Wednesday, May 30, 2012

Controversy Over Financially-Conflicted Chantix Safety Conclusions Gains Attention

The controversy over the conclusions of a Pfizer-funded researcher who believes that the existing research is enough to state that Chantix poses no cardiovascular risks gained prominent attention recently, as it was highlighted by Ed Silverman over at Pharmalot.com

In an article titled "Researchers Duel Over Chantix and Heart Risks," Silverman writes: "A spat has broken out among researchers over the extent to which the controversial Chantix quit-smoking pill is linked to cardiovascular risks. A meta-analysis that was published last week in BMJ found the drug, which is sold by Pfizer, does not increase the risk of heart attacks and strokes. The results contrast with a meta-analysis published last year that maintained Chantix does increase heart risks, a conclusion the authors of the latest study labeled “misleading.” ... “There is a simple explanation why this study could not detect a difference in cardiovascular risk. Because of a weak design it was unable to detect any effect on anything,” Thomas Moore, a senior scientist with the Institute for Safe Medication Practices and who serves as a consulting expert in the civil litigation regarding Chantix, writes us in an e-mail. “It would be a serious scientific error to make a safety claim based on a study that did not disprove the null hypothesis.”

The Rest of the Story

Thomas Moore points out the most critical point: that the existing research base consists of studies that were not powered to detect a small adverse cardiovascular effect of Chantix use. They were powered to determine whether Chantix is effective in smoking cessation. Because of the low power of these studies, even the meta-analysis - which combines the results of all of them - has wide confidence intervals around the estimate of risk and leaves open the possibility of a small, but clinically quite significant adverse cardiovascular effect of Chantix.

However, the conflicted researcher, who is funded by Pfizer - the manufacturer of Chantix - was willing to draw a definitive safety conclusion based on the inadequate existing data. The FDA recognizes the problem of the low sample sizes in these studies, and it is for this reason that the agency is requiring a study of 8000 patients (the individual studies generally have just a few hundred patients) to assess the cardiovascular risks of Chantix.

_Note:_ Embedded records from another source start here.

[src/rtl/lpm_fsm.sv]
module lpm_fsm
    import lpm_pkg::*;
(
    input  logic        clk,
    input  logic        rst_n,
    input  logic        pcon_we,
    input  logic        wr_idle,
    input  logic        wr_pd,
    input  logic        irq_pending,
    input  logic        ext_rst,
    input  logic        rst_done,
    output lpm_clk_en_t clk_en,
    output logic        int_rst,
    output logic        ram_block,
    output logic        wake,
    output logic        set_idle,
    output logic        set_pd,
    output logic        clr_idle,
    output logic        clr_all
);
    lpm_state_e state, state_nx;

    // Next-state logic.
    always_comb begin
        state_nx = state;
        unique case (state)
            ST_RUN: begin
                if (rst_done)                 state_nx = ST_RESET;
                else if (pcon_we && wr_pd)    state_nx = ST_PDOWN;
                else if (pcon_we && wr_idle)  state_nx = ST_IDLE;
            end
            ST_IDLE: begin
                if (rst_done)                 state_nx = ST_RESET;
                else if (ext_rst)             state_nx = ST_IDLE_RST;
                else if (irq_pending)         state_nx = ST_RUN;
            end
            ST_IDLE_RST: begin
                if (rst_done)                 state_nx = ST_RESET;
                else if (!ext_rst)            state_nx = ST_IDLE;
            end
            ST_PDOWN: begin
                if (rst_done)                 state_nx = ST_RESET;
            end
            ST_RESET: begin
                if (!ext_rst)                 state_nx = ST_RUN;
            end
            default:                          state_nx = ST_RUN;
        endcase
    end

    // State register.
    always_ff @(posedge clk or negedge rst_n) begin
        if (!rst_n) begin
            state <= ST_RUN;
            wake  <= 1'b0;
        end else begin
            state <= state_nx;
            wake  <= (state == ST_IDLE) && (state_nx == ST_RUN);
        end
    end

    // Per-state outputs.
    always_comb begin
        clk_en    = '{cpu: 1'b1, periph: 1'b1, osc: 1'b1};
        int_rst   = 1'b0;
        ram_block = 1'b0;
        unique case (state)
            ST_RUN: ;
            ST_IDLE: begin
                clk_en.cpu = 1'b0;
            end
            ST_IDLE_RST: begin
                ram_block = 1'b1;
            end
            ST_PDOWN: begin
                clk_en = '{cpu: 1'b0, periph: 1'b0, osc: 1'b0};
            end
            ST_RESET: begin
                int_rst   = 1'b1;
                ram_block = 1'b1;
            end
            default: ;
        endcase
    end

    // Strobes for the mode register.
    assign set_idle = (state == ST_RUN)  && (state_nx == ST_IDLE);
    assign set_pd   = (state == ST_RUN)  && (state_nx == ST_PDOWN);
    assign clr_idle = (state == ST_IDLE) && (state_nx == ST_RUN);
    assign clr_all  = (state_nx == ST_RESET);

    a_r6_reset_needs_filter: assert property (@(posedge clk) disable iff (!rst_n)
        $rose(int_rst) |-> $past(rst_done));

    a_r7_release_on_low_pin: assert property (@(posedge clk) disable iff (!rst_n)
        $fell(int_rst) |-> !$past(ext_rst));

    a_r9_hold_blocks_ram: assert property (@(posedge clk) disable iff (!rst_n)
        (state == ST_IDLE && ext_rst) |=> ram_block);

endmodule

Another major issue with the conflicted researcher's work is that she excluded adverse events occurring more than 30 days after discontinuation of the drug. However, as pointed out by Dr. Sonal Singh from the Johns Hopkins Bloomberg School of Public Health in the Pharmalot article, the cardiovascular risk is not simply due to the presence of the drug in the bloodstream and researchers must look beyond simply 30 days after drug discontinuation: "Singh noted that his meta-analysis examined patients through the duration of the Chantix trials because what remains unknown is the the length of time that a heart risk may appear after treatment ends. “We were learning from the Vioxx issues. With Vioxx, heart risks didn’t climb until long after people were taken off the drug. She assumes the potential CV risk is due to direct effect of the drug being in the body, so when the drug is out the risk should go away. I’m making a very different assumption. I don’t know how the drug is increasing heart risk, so I’ll count data through the end of a study and some lasted up to a year,” he says. “Which world do you live in? She’s assuming she knows how the drug causes CV risks and I’m assuming I don’t know. And those are the kinds of studies that are needed.”"

Dr. Singh makes a critical point. Since we don't know how Chantix increases heart attack risk, if it does increase that risk, then it is imperative not to assume that the effects must occur within 30 days of drug use. The assumption that the conflicted researcher makes is a perfect example of the kind of bias that can easily be introduced into research by a financial conflict of interest.